_Supplied material_:
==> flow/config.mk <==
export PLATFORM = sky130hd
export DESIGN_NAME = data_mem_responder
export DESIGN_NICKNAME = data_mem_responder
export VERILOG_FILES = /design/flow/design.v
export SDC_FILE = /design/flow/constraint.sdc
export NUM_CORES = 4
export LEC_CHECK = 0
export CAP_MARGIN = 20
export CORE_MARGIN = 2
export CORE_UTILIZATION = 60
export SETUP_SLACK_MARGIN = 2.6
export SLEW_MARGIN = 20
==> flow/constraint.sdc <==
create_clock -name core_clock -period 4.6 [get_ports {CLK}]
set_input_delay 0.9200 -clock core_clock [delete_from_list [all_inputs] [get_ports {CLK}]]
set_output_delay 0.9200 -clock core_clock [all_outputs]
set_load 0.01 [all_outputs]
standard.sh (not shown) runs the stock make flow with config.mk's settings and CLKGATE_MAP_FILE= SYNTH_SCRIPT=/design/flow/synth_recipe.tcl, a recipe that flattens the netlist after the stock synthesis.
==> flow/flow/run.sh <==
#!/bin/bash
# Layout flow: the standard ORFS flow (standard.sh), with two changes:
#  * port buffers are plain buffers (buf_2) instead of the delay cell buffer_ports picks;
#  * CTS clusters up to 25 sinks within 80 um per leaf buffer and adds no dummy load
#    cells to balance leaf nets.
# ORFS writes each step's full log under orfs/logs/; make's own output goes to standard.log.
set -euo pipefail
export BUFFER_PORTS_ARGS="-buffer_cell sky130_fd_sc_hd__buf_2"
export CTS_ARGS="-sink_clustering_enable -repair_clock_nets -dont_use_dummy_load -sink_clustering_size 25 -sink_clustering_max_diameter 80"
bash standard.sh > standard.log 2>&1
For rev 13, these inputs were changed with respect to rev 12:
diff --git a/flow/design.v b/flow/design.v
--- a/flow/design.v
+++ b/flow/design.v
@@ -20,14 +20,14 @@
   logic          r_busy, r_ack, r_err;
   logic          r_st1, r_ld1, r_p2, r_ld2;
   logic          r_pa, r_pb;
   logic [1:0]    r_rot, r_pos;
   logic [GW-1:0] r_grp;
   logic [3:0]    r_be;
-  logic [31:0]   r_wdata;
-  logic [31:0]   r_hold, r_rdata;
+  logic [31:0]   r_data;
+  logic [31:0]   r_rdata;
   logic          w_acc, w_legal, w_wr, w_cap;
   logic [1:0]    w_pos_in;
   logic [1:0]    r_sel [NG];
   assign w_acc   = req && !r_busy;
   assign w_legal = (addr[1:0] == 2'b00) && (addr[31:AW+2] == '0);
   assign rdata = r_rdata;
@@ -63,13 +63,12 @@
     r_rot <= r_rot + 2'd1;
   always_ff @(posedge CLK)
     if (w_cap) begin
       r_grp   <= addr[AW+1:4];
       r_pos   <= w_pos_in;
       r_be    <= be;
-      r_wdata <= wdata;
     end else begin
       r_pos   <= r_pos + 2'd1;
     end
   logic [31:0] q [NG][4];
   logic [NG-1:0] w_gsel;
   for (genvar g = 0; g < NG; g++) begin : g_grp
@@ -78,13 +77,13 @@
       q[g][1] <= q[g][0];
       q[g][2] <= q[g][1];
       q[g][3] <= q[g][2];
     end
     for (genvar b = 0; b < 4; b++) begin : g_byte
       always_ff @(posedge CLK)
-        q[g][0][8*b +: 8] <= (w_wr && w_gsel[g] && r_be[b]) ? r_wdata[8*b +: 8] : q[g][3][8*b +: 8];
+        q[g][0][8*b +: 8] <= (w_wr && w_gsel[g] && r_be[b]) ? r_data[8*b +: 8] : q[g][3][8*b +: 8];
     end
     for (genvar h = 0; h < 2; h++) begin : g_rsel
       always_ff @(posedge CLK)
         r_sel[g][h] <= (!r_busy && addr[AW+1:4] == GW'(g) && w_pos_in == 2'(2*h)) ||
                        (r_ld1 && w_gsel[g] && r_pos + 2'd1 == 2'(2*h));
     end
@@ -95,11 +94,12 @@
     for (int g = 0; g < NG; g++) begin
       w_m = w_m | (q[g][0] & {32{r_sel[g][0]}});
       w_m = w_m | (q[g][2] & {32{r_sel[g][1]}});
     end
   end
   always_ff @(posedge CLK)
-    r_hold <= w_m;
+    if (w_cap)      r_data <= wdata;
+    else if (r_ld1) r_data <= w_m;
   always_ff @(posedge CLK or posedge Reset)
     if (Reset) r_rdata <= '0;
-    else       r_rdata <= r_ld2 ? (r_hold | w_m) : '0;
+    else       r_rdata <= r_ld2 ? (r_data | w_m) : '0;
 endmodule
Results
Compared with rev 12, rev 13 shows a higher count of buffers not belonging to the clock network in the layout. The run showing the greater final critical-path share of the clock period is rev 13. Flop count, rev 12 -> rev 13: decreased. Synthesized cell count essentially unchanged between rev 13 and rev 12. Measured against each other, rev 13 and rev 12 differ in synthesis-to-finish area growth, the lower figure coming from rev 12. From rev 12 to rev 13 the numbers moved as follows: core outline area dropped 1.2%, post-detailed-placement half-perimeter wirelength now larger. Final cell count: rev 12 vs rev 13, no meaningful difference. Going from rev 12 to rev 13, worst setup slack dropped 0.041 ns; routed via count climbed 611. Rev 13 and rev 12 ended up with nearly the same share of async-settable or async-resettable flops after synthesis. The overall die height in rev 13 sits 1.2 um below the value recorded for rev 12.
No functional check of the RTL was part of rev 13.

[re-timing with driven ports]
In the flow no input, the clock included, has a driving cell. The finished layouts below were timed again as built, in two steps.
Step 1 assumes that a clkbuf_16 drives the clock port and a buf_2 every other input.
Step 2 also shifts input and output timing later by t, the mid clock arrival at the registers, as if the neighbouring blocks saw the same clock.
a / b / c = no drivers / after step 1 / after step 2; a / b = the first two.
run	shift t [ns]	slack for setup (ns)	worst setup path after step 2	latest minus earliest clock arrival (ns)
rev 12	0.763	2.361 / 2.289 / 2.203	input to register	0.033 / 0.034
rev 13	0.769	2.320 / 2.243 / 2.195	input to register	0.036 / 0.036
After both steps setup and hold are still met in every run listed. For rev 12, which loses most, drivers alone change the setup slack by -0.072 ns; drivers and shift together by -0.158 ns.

_Your objective_: The response must consist of all the data, reproduced without alteration.

_Finished exercise_:
==> flow/config.mk <==
export PLATFORM = sky130hd
export DESIGN_NAME = data_mem_responder
export DESIGN_NICKNAME = data_mem_responder
export VERILOG_FILES = /design/flow/design.v
export SDC_FILE = /design/flow/constraint.sdc
export NUM_CORES = 4
export LEC_CHECK = 0
export CAP_MARGIN = 20
export CORE_MARGIN = 2
export CORE_UTILIZATION = 60
export SETUP_SLACK_MARGIN = 2.6
export SLEW_MARGIN = 20
==> flow/constraint.sdc <==
create_clock -name core_clock -period 4.6 [get_ports {CLK}]
set_input_delay 0.9200 -clock core_clock [delete_from_list [all_inputs] [get_ports {CLK}]]
set_output_delay 0.9200 -clock core_clock [all_outputs]
set_load 0.01 [all_outputs]
standard.sh (not shown) runs the stock make flow with config.mk's settings and CLKGATE_MAP_FILE= SYNTH_SCRIPT=/design/flow/synth_recipe.tcl, a recipe that flattens the netlist after the stock synthesis.
==> flow/flow/run.sh <==
#!/bin/bash
# Layout flow: the standard ORFS flow (standard.sh), with two changes:
#  * port buffers are plain buffers (buf_2) instead of the delay cell buffer_ports picks;
#  * CTS clusters up to 25 sinks within 80 um per leaf buffer and adds no dummy load
#    cells to balance leaf nets.
# ORFS writes each step's full log under orfs/logs/; make's own output goes to standard.log.
set -euo pipefail
export BUFFER_PORTS_ARGS="-buffer_cell sky130_fd_sc_hd__buf_2"
export CTS_ARGS="-sink_clustering_enable -repair_clock_nets -dont_use_dummy_load -sink_clustering_size 25 -sink_clustering_max_diameter 80"
bash standard.sh > standard.log 2>&1
For rev 13, these inputs were changed with respect to rev 12:
diff --git a/flow/design.v b/flow/design.v
--- a/flow/design.v
+++ b/flow/design.v
@@ -20,14 +20,14 @@
   logic          r_busy, r_ack, r_err;
   logic          r_st1, r_ld1, r_p2, r_ld2;
   logic          r_pa, r_pb;
   logic [1:0]    r_rot, r_pos;
   logic [GW-1:0] r_grp;
   logic [3:0]    r_be;
-  logic [31:0]   r_wdata;
-  logic [31:0]   r_hold, r_rdata;
+  logic [31:0]   r_data;
+  logic [31:0]   r_rdata;
   logic          w_acc, w_legal, w_wr, w_cap;
   logic [1:0]    w_pos_in;
   logic [1:0]    r_sel [NG];
   assign w_acc   = req && !r_busy;
   assign w_legal = (addr[1:0] == 2'b00) && (addr[31:AW+2] == '0);
   assign rdata = r_rdata;
@@ -63,13 +63,12 @@
     r_rot <= r_rot + 2'd1;
   always_ff @(posedge CLK)
     if (w_cap) begin
       r_grp   <= addr[AW+1:4];
       r_pos   <= w_pos_in;
       r_be    <= be;
-      r_wdata <= wdata;
     end else begin
       r_pos   <= r_pos + 2'd1;
     end
   logic [31:0] q [NG][4];
   logic [NG-1:0] w_gsel;
   for (genvar g = 0; g < NG; g++) begin : g_grp
@@ -78,13 +77,13 @@
       q[g][1] <= q[g][0];
       q[g][2] <= q[g][1];
       q[g][3] <= q[g][2];
     end
     for (genvar b = 0; b < 4; b++) begin : g_byte
       always_ff @(posedge CLK)
-        q[g][0][8*b +: 8] <= (w_wr && w_gsel[g] && r_be[b]) ? r_wdata[8*b +: 8] : q[g][3][8*b +: 8];
+        q[g][0][8*b +: 8] <= (w_wr && w_gsel[g] && r_be[b]) ? r_data[8*b +: 8] : q[g][3][8*b +: 8];
     end
     for (genvar h = 0; h < 2; h++) begin : g_rsel
       always_ff @(posedge CLK)
         r_sel[g][h] <= (!r_busy && addr[AW+1:4] == GW'(g) && w_pos_in == 2'(2*h)) ||
                        (r_ld1 && w_gsel[g] && r_pos + 2'd1 == 2'(2*h));
     end
@@ -95,11 +94,12 @@
     for (int g = 0; g < NG; g++) begin
       w_m = w_m | (q[g][0] & {32{r_sel[g][0]}});
       w_m = w_m | (q[g][2] & {32{r_sel[g][1]}});
     end
   end
   always_ff @(posedge CLK)
-    r_hold <= w_m;
+    if (w_cap)      r_data <= wdata;
+    else if (r_ld1) r_data <= w_m;
   always_ff @(posedge CLK or posedge Reset)
     if (Reset) r_rdata <= '0;
-    else       r_rdata <= r_ld2 ? (r_hold | w_m) : '0;
+    else       r_rdata <= r_ld2 ? (r_data | w_m) : '0;
 endmodule
Results
Compared with rev 12, rev 13 shows a higher count of buffers not belonging to the clock network in the layout. The run showing the greater final critical-path share of the clock period is rev 13. Flop count, rev 12 -> rev 13: decreased. Synthesized cell count essentially unchanged between rev 13 and rev 12. Measured against each other, rev 13 and rev 12 differ in synthesis-to-finish area growth, the lower figure coming from rev 12. From rev 12 to rev 13 the numbers moved as follows: core outline area dropped 1.2%, post-detailed-placement half-perimeter wirelength now larger. Final cell count: rev 12 vs rev 13, no meaningful difference. Going from rev 12 to rev 13, worst setup slack dropped 0.041 ns; routed via count climbed 611. Rev 13 and rev 12 ended up with nearly the same share of async-settable or async-resettable flops after synthesis. The overall die height in rev 13 sits 1.2 um below the value recorded for rev 12.
No functional check of the RTL was part of rev 13.

[re-timing with driven ports]
In the flow no input, the clock included, has a driving cell. The finished layouts below were timed again as built, in two steps.
Step 1 assumes that a clkbuf_16 drives the clock port and a buf_2 every other input.
Step 2 also shifts input and output timing later by t, the mid clock arrival at the registers, as if the neighbouring blocks saw the same clock.
a / b / c = no drivers / after step 1 / after step 2; a / b = the first two.
run	shift t [ns]	slack for setup (ns)	worst setup path after step 2	latest minus earliest clock arrival (ns)
rev 12	0.763	2.361 / 2.289 / 2.203	input to register	0.033 / 0.034
rev 13	0.769	2.320 / 2.243 / 2.195	input to register	0.036 / 0.036
After both steps setup and hold are still met in every run listed. For rev 12, which loses most, drivers alone change the setup slack by -0.072 ns; drivers and shift together by -0.158 ns.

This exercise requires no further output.